8. Say “Thank You” and Save Your Coverage
Manners are important. Take a minute to say “thank you” to any outlet that provides you with coverage. Aside from sending an email to say “thanks,” doing things like sharing their coverage on your social media pages and tagging the outlet are great additional way to say “thanks.”
Finally, make sure to take screenshots or save video clips of your coverage. I like to save the coverage my clients receive through each campaign by date. Saving press coverage can be useful for future self-promotion. It’s also a great reminder of your success!
Taking It Further
PR is a multifaceted approach to getting your music into the hands of traditional and non-traditional media. It leads to incredibly valuable exposure beyond social media and digital marketing.
Start by putting together an EPK and getting your social media pages firing on all cylinders. You’ll want to make sure all your ducks are in a row before you start reaching out to the media.
Define what makes you unique and push that angle when pitching yourself. Create an extensive media outlet contact list and send each contact a short, personalized promo email. Start with the outlets you know, typically your local media, and expand your pitches from there. While on tour, make sure to capitalize on media coverage as well.
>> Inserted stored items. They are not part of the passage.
[src/rtl/dco_code_ctrl_if.sv]
// Interface bundling the DCO code controller's control and status signals.
// Optional override ports exist only when DCO_CODE_FORCE_EN is defined.
interface dco_code_ctrl_if #(
    parameter int WIDTH = 5
);
    logic             start;
    logic             up;
    logic             dn;
    logic [WIDTH-1:0] code;
    logic             busy;
    logic             locked;
`ifdef DCO_CODE_FORCE_EN
    logic             force_en;
    logic [WIDTH-1:0] force_code;
`endif

    modport master (
        output start, up, dn,
`ifdef DCO_CODE_FORCE_EN
        output force_en, force_code,
`endif
        input  code, busy, locked
    );

    modport slave (
        input  start, up, dn,
`ifdef DCO_CODE_FORCE_EN
        input  force_en, force_code,
`endif
        output code, busy, locked
    );
endinterface

[src/rtl/dco_code_ctrl.sv]
// DCO frequency acquisition and tracking controller.
// A binary search sets the coarse code, then a bang-bang integrator tracks it,
// and a lock flag rises after enough alternating tracking steps.
// Optional feature macro: DCO_CODE_FORCE_EN (adds a code override through the interface).
module dco_code_ctrl #(
    parameter int WIDTH      = 5,
    parameter int SETTLE_CYC = 16,
    parameter int TRACK_TH   = 4,
    parameter int LOCK_CNT   = 8
) (
    input  logic           clk,
    input  logic           rstb,
    dco_code_ctrl_if.slave bus
);
    localparam int BW = (WIDTH > 1) ? $clog2(WIDTH) : 1;
    localparam int CW = (SETTLE_CYC > 1) ? $clog2(SETTLE_CYC) : 1;
    localparam int AW = $clog2(TRACK_TH + 1) + 1;
    localparam int LW = $clog2(LOCK_CNT + 1);

    localparam logic [WIDTH-1:0]     MID      = {1'b1, {(WIDTH-1){1'b0}}};
    localparam logic [WIDTH-1:0]     MAXC     = {WIDTH{1'b1}};
    localparam logic [CW-1:0]        LAST_CYC = CW'(SETTLE_CYC - 1);
    localparam logic [BW-1:0]        TOP_BIT  = BW'(WIDTH - 1);
    localparam logic [LW-1:0]        LMAX     = LW'(LOCK_CNT);
    localparam logic signed [AW-1:0] ACC_ONE  = 1;
    localparam logic signed [AW-1:0] ACC_HI   = AW'(TRACK_TH);
    localparam logic signed [AW-1:0] ACC_LO   = -ACC_HI;

    typedef enum logic [1:0] {IDLE, SAR, TRACK} state_t;

    state_t                state, state_n;
    logic [WIDTH-1:0]      code, code_n;
    logic                  busy, busy_n;
    logic                  locked, locked_n;
    logic [BW-1:0]         bit_idx, bit_n;
    logic [CW-1:0]         cnt, cnt_n;
    logic signed [AW-1:0]  acc, acc_n, acc_sum;
    logic [LW-1:0]         lcnt, lcnt_n;
    logic                  prev_up, prev_up_n;
    logic                  have_prev, have_prev_n;
    logic                  upd_up, upd_dn, rail;

    assign bus.code   = code;
    assign bus.busy   = busy;
    assign bus.locked = locked;

    // Register all controller state; every output comes straight from a flop
    always_ff @(posedge clk) begin
        if (!rstb) begin
            state     <= IDLE;
            code      <= MID;
            busy      <= 1'b0;
            locked    <= 1'b0;
            bit_idx   <= TOP_BIT;
            cnt       <= '0;
            acc       <= '0;
            lcnt      <= '0;
            prev_up   <= 1'b0;
            have_prev <= 1'b0;
        end else begin
            state     <= state_n;
            code      <= code_n;
            busy      <= busy_n;
            locked    <= locked_n;
            bit_idx   <= bit_n;
            cnt       <= cnt_n;
            acc       <= acc_n;
            lcnt      <= lcnt_n;
            prev_up   <= prev_up_n;
            have_prev <= have_prev_n;
        end
    end

    // Next-state logic: override, then restart, then the search or tracking step
    always_comb begin
        state_n     = state;
        code_n      = code;
        busy_n      = busy;
        locked_n    = locked;
        bit_n       = bit_idx;
        cnt_n       = cnt;
        acc_n       = acc;
        lcnt_n      = lcnt;
        prev_up_n   = prev_up;
        have_prev_n = have_prev;
        acc_sum     = acc;
        upd_up      = 1'b0;
        upd_dn      = 1'b0;
        rail        = 1'b0;

`ifdef DCO_CODE_FORCE_EN
        if (bus.force_en) begin
            state_n     = IDLE;
            code_n      = bus.force_code;
            busy_n      = 1'b0;
            locked_n    = 1'b0;
            acc_n       = '0;
            lcnt_n      = '0;
            have_prev_n = 1'b0;
        end else
`endif
        if (bus.start) begin
            state_n     = SAR;
            code_n      = MID;
            busy_n      = 1'b1;
            locked_n    = 1'b0;
            bit_n       = TOP_BIT;
            cnt_n       = '0;
            acc_n       = '0;
            lcnt_n      = '0;
            have_prev_n = 1'b0;
        end else begin
            case (state)
                SAR: begin
                    if (cnt == LAST_CYC) begin
                        cnt_n = '0;
                        if (!(bus.up && !bus.dn)) begin
                            code_n[bit_idx] = 1'b0;
                        end
                        if (bit_idx == '0) begin
                            state_n     = TRACK;
                            busy_n      = 1'b0;
                            acc_n       = '0;
                            lcnt_n      = '0;
                            locked_n    = 1'b0;
                            have_prev_n = 1'b0;
                        end else begin
                            code_n[bit_idx - BW'(1)] = 1'b1;
                            bit_n                    = bit_idx - BW'(1);
                        end
                    end else begin
                        cnt_n = cnt + CW'(1);
                    end
                end
                TRACK: begin
                    if (bus.up && !bus.dn) begin
                        acc_sum = acc + ACC_ONE;
                    end else if (bus.dn && !bus.up) begin
                        acc_sum = acc - ACC_ONE;
                    end
                    acc_n  = acc_sum;
                    upd_up = (acc_sum == ACC_HI);
                    upd_dn = (acc_sum == ACC_LO);
                    if (upd_up || upd_dn) begin
                        acc_n = '0;
                        rail  = upd_up ? (code == MAXC) : (code == '0);
                        if (!rail) begin
                            code_n = upd_up ? code + WIDTH'(1) : code - WIDTH'(1);
                        end
                        if (rail || !have_prev) begin
                            lcnt_n = '0;
                        end else if (prev_up != upd_up) begin
                            lcnt_n = (lcnt == LMAX) ? lcnt : lcnt + LW'(1);
                        end else begin
                            lcnt_n = '0;
                        end
                        have_prev_n = 1'b1;
                        prev_up_n   = upd_up;
                        locked_n    = (lcnt_n == LMAX);
                    end
                end
                default: begin
                end
            endcase
        end
    end
endmodule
Keep your emails short and to the point, and if you don’t hear back from the outlets you reached out to, there’s no harm in trying again. Finally, be sure to thank the writers and outlets that cover your music, as well as save your coverage for future self-promotion.
Kari Zalik is a publicist at Bad Parade, a full-service, music publicity company that specializes in creating custom publicity campaigns for musical artists. She helps them secure maximum exposure across television, print, radio, and digital media outlets. To contact Kari for a publicity campaign quote, visit www.badparade.com or email her at email@example.com.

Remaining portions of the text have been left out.